## src/sv/rthp_pkg.sv

```systemverilog
// ----------------------------------------------------------------------------
// rthp_pkg: shared types and constants of the RGB to HSV pixel unit
// Holds the channel and hue widths, the hue sector codes, and the job record
// that the classifier passes through the queue to the divider pipeline.
// ----------------------------------------------------------------------------
package rthp_pkg;

	localparam int CHAN_W            = 8;
	localparam int HUE_W             = 13;
	localparam int HUE_FRAC_BITS_DEF = 4;

	// Hue sector bases in whole degrees.
	localparam int HUE_BASE_BLUE_MIN  = 60;
	localparam int HUE_BASE_RED_MIN   = 180;
	localparam int HUE_BASE_GREEN_MIN = 300;

	// Depth of the queue between the classifier and the divider.
	localparam int QUEUE_DEPTH = 4;
	localparam int QUEUE_PTR_W = $clog2(QUEUE_DEPTH);
	localparam int QUEUE_CNT_W = $clog2(QUEUE_DEPTH + 1);

	typedef enum logic [1:0] {
		SECT_GRAY,
		SECT_BLUE_MIN,
		SECT_RED_MIN,
		SECT_GREEN_MIN
	} sector_t;

	// One classified pixel: sector, sign and magnitude of the channel
	// difference, chroma and brightness.
	typedef struct packed {
		sector_t           sector;
		logic              neg;
		logic [CHAN_W-1:0] mag;
		logic [CHAN_W-1:0] chroma;
		logic [CHAN_W-1:0] brightness;
	} hsv_job_t;

endpackage

```

## src/sv/rthp_classify.sv

```systemverilog
// ----------------------------------------------------------------------------
// rthp_classify: pixel classifier
// Finds the largest and smallest channel, the chroma, the hue sector and the
// signed channel difference that the divider needs.
// ----------------------------------------------------------------------------
module rthp_classify (
	input  logic [rthp_pkg::CHAN_W-1:0] red,
	input  logic [rthp_pkg::CHAN_W-1:0] green,
	input  logic [rthp_pkg::CHAN_W-1:0] blue,
	output rthp_pkg::hsv_job_t          job
);

	logic [rthp_pkg::CHAN_W-1:0] hi;
	logic [rthp_pkg::CHAN_W-1:0] lo;

	always_comb begin
		hi = red;
		if (green > hi) hi = green;
		if (blue > hi) hi = blue;
		lo = red;
		if (green < lo) lo = green;
		if (blue < lo) lo = blue;
	end

	// Ties for the minimum resolve in the order blue, red, green.
	always_comb begin
		job.chroma     = hi - lo;
		job.brightness = hi;
		job.sector     = rthp_pkg::SECT_GRAY;
		job.neg        = 1'b0;
		job.mag        = '0;
		if (hi != lo) begin
			if (lo == blue) begin
				job.sector = rthp_pkg::SECT_BLUE_MIN;
				job.neg    = green < red;
				job.mag    = job.neg ? red - green : green - red;
			end else if (lo == red) begin
				job.sector = rthp_pkg::SECT_RED_MIN;
				job.neg    = blue < green;
				job.mag    = job.neg ? green - blue : blue - green;
			end else begin
				job.sector = rthp_pkg::SECT_GREEN_MIN;
				job.neg    = red < blue;
				job.mag    = job.neg ? blue - red : red - blue;
			end
		end
	end

endmodule

```

## src/sv/rthp_queue.sv

```systemverilog
// ----------------------------------------------------------------------------
// rthp_queue: job queue
// A short register queue that decouples the classifier from the divider.
// ----------------------------------------------------------------------------
module rthp_queue (
	input  logic               clk,
	input  logic               arst_n,
	input  logic               wr_en,
	input  rthp_pkg::hsv_job_t wr_job,
	output logic               full,
	input  logic               rd_en,
	output logic               rd_valid,
	output rthp_pkg::hsv_job_t rd_job
);

	rthp_pkg::hsv_job_t                   entry_q [rthp_pkg::QUEUE_DEPTH];
	logic [rthp_pkg::QUEUE_PTR_W-1:0]     wr_ptr_q;
	logic [rthp_pkg::QUEUE_PTR_W-1:0]     rd_ptr_q;
	logic [rthp_pkg::QUEUE_CNT_W-1:0]     count_q;
	logic                                 do_wr;
	logic                                 do_rd;

	assign full     = count_q == rthp_pkg::QUEUE_CNT_W'(rthp_pkg::QUEUE_DEPTH);
	assign rd_valid = count_q != '0;
	assign rd_job   = entry_q[rd_ptr_q];
	assign do_wr    = wr_en && !full;
	assign do_rd    = rd_en && rd_valid;

	always_ff @(posedge clk or negedge arst_n) begin
		if (!arst_n) begin
			wr_ptr_q <= '0;
			rd_ptr_q <= '0;
			count_q  <= '0;
		end else begin
			if (do_wr) wr_ptr_q <= wr_ptr_q + 1'b1;
			if (do_rd) rd_ptr_q <= rd_ptr_q + 1'b1;
			if (do_wr && !do_rd) count_q <= count_q + 1'b1;
			else if (do_rd && !do_wr) count_q <= count_q - 1'b1;
		end
	end

	always_ff @(posedge clk) begin
		if (do_wr) entry_q[wr_ptr_q] <= wr_job;
	end

endmodule

```

## src/sv/rthp_divide.sv

```systemverilog
// ----------------------------------------------------------------------------
// rthp_divide: hue divider pipeline
// Scales the channel difference, divides it by the chroma one quotient bit
// per stage, and adds the sector base into the registered result.
// ----------------------------------------------------------------------------
module rthp_divide #(
	parameter int HUE_FRAC_BITS = rthp_pkg::HUE_FRAC_BITS_DEF
) (
	input  logic                        clk,
	input  logic                        arst_n,
	input  logic                        job_valid,
	input  rthp_pkg::hsv_job_t          job,
	output logic                        job_take,
	input  logic                        pop,
	output logic                        empty,
	output logic [rthp_pkg::HUE_W-1:0]  hue,
	output logic [rthp_pkg::CHAN_W-1:0] chroma,
	output logic [rthp_pkg::CHAN_W-1:0] brightness
);

	localparam int CW    = rthp_pkg::CHAN_W;
	// 60 * 2^F * |diff| / chroma stays below 64 * 2^F.
	localparam int QUO_W = HUE_FRAC_BITS + 6;
	localparam int SUM_W = (HUE_FRAC_BITS + 9 > rthp_pkg::HUE_W) ?
		HUE_FRAC_BITS + 9 : rthp_pkg::HUE_W;
	localparam logic [SUM_W-1:0] BASE_BLUE_MIN  =
		SUM_W'(rthp_pkg::HUE_BASE_BLUE_MIN << HUE_FRAC_BITS);
	localparam logic [SUM_W-1:0] BASE_RED_MIN   =
		SUM_W'(rthp_pkg::HUE_BASE_RED_MIN << HUE_FRAC_BITS);
	localparam logic [SUM_W-1:0] BASE_GREEN_MIN =
		SUM_W'(rthp_pkg::HUE_BASE_GREEN_MIN << HUE_FRAC_BITS);

	logic                  valid_s  [QUO_W+1];
	logic [CW-1:0]         rem_s    [QUO_W+1];
	logic [QUO_W-1:0]      num_s    [QUO_W+1];
	logic [QUO_W-1:0]      quo_s    [QUO_W+1];
	rthp_pkg::sector_t     sector_s [QUO_W+1];
	logic                  neg_s    [QUO_W+1];
	logic [CW-1:0]         chroma_s [QUO_W+1];
	logic [CW-1:0]         bright_s [QUO_W+1];

	logic                  out_valid_q;
	logic [rthp_pkg::HUE_W-1:0] hue_q;
	logic [CW-1:0]         chroma_q;
	logic [CW-1:0]         bright_q;

	logic                  advance;
	logic [13:0]           prod;
	logic [SUM_W-1:0]      base;
	logic [SUM_W-1:0]      quo_ext;
	logic [SUM_W-1:0]      sum;

	// The whole pipeline moves together whenever the output register is free or popped.
	assign advance  = !out_valid_q || pop;
	assign job_take = advance && job_valid;

	// |diff| * 60 as two shifts and a subtract.
	assign prod = ({6'b0, job.mag} << 6) - ({6'b0, job.mag} << 2);

	always_ff @(posedge clk or negedge arst_n) begin
		if (!arst_n) begin
			valid_s[0] <= 1'b0;
		end else if (advance) begin
			valid_s[0] <= job_valid;
		end
	end

	// The upper byte of the scaled numerator is already below the chroma.
	always_ff @(posedge clk) begin
		if (advance) begin
			rem_s[0]    <= prod[13:6];
			num_s[0]    <= QUO_W'(prod[5:0]) << HUE_FRAC_BITS;
			quo_s[0]    <= '0;
			sector_s[0] <= job.sector;
			neg_s[0]    <= job.neg;
			chroma_s[0] <= job.chroma;
			bright_s[0] <= job.brightness;
		end
	end

	for (genvar k = 1; k <= QUO_W; k++) begin : g_step
		logic [CW:0] trial;
		logic [CW:0] diff;
		logic        ge;

		assign trial = {rem_s[k-1], num_s[k-1][QUO_W-1]};
		assign diff  = trial - {1'b0, chroma_s[k-1]};
		assign ge    = trial >= {1'b0, chroma_s[k-1]};

		always_ff @(posedge clk or negedge arst_n) begin
			if (!arst_n) begin
				valid_s[k] <= 1'b0;
			end else if (advance) begin
				valid_s[k] <= valid_s[k-1];
			end
		end

		always_ff @(posedge clk) begin
			if (advance) begin
				rem_s[k]    <= ge ? diff[CW-1:0] : trial[CW-1:0];
				num_s[k]    <= num_s[k-1] << 1;
				quo_s[k]    <= {quo_s[k-1][QUO_W-2:0], ge};
				sector_s[k] <= sector_s[k-1];
				neg_s[k]    <= neg_s[k-1];
				chroma_s[k] <= chroma_s[k-1];
				bright_s[k] <= bright_s[k-1];
			end
		end
	end

	always_comb begin
		case (sector_s[QUO_W])
			rthp_pkg::SECT_BLUE_MIN:  base = BASE_BLUE_MIN;
			rthp_pkg::SECT_RED_MIN:   base = BASE_RED_MIN;
			rthp_pkg::SECT_GREEN_MIN: base = BASE_GREEN_MIN;
			default:                  base = '0;
		endcase
	end

	// The truncated quotient never exceeds the base, so the difference never goes negative.
	assign quo_ext = SUM_W'(quo_s[QUO_W]);
	assign sum = (sector_s[QUO_W] == rthp_pkg::SECT_GRAY) ? '0 :
		(neg_s[QUO_W] ? base - quo_ext : base + quo_ext);

	always_ff @(posedge clk or negedge arst_n) begin
		if (!arst_n) begin
			out_valid_q <= 1'b0;
		end else if (advance) begin
			out_valid_q <= valid_s[QUO_W];
		end
	end

	always_ff @(posedge clk) begin
		if (advance) begin
			hue_q    <= sum[rthp_pkg::HUE_W-1:0];
			chroma_q <= chroma_s[QUO_W];
			bright_q <= bright_s[QUO_W];
		end
	end

	assign empty      = !out_valid_q;
	assign hue        = hue_q;
	assign chroma     = chroma_q;
	assign brightness = bright_q;

endmodule

```

## src/sv/rgb_to_hsv_pixel_unit.sv

```systemverilog
// ----------------------------------------------------------------------------
// rgb_to_hsv_pixel_unit: RGB to hue, chroma and value converter
// Throughput: one pixel per cycle, set by the divider, while results are popped.
// Reset: arst_n clears the queue and all valid flags at once; no clearing pass.
// ----------------------------------------------------------------------------
module rgb_to_hsv_pixel_unit #(
	parameter int HUE_FRAC_BITS = rthp_pkg::HUE_FRAC_BITS_DEF
) (
	input  logic                        clk,
	input  logic                        arst_n,
	input  logic                        push,
	output logic                        full,
	input  logic [rthp_pkg::CHAN_W-1:0] red,
	input  logic [rthp_pkg::CHAN_W-1:0] green,
	input  logic [rthp_pkg::CHAN_W-1:0] blue,
	output logic                        empty,
	input  logic                        pop,
	output logic [rthp_pkg::HUE_W-1:0]  hue,
	output logic [rthp_pkg::CHAN_W-1:0] chroma,
	output logic [rthp_pkg::CHAN_W-1:0] brightness
);

	// The front end classifies each pixel in the cycle it arrives: it finds
	// the largest and smallest channel, the chroma, and which channel is the
	// minimum. That choice picks the hue sector and the signed channel
	// difference that must be divided by the chroma.
	rthp_pkg::hsv_job_t new_job;
	rthp_pkg::hsv_job_t queued_job;
	logic               queued_valid;
	logic               queued_take;

	rthp_classify u_classify (
		.red   (red),
		.green (green),
		.blue  (blue),
		.job   (new_job)
	);

	// A push transaction lands in a short queue. The queue lets the input
	// side keep taking pixels until it is full while the result side is
	// stalled, and it isolates the input handshake from the pipeline enable.
	rthp_queue u_queue (
		.clk      (clk),
		.arst_n   (arst_n),
		.wr_en    (push),
		.wr_job   (new_job),
		.full     (full),
		.rd_en    (queued_take),
		.rd_valid (queued_valid),
		.rd_job   (queued_job)
	);

	// The back end scales the difference by 60 degrees in fixed point and
	// runs a restoring division, one quotient bit per stage, so a new pixel
	// can enter every cycle. The quotient is truncated toward zero and the
	// sector base is added afterward. The last stage is the output register;
	// the pipeline holds still only while that register waits for a pop
	// transaction.
	rthp_divide #(
		.HUE_FRAC_BITS (HUE_FRAC_BITS)
	) u_divide (
		.clk        (clk),
		.arst_n     (arst_n),
		.job_valid  (queued_valid),
		.job        (queued_job),
		.job_take   (queued_take),
		.pop        (pop),
		.empty      (empty),
		.hue        (hue),
		.chroma     (chroma),
		.brightness (brightness)
	);

endmodule

```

++++++++++

[Activity]:
Search the data for "typedef". Copy every matching line.

[Task solution]:
	typedef enum logic [1:0] {
	typedef struct packed {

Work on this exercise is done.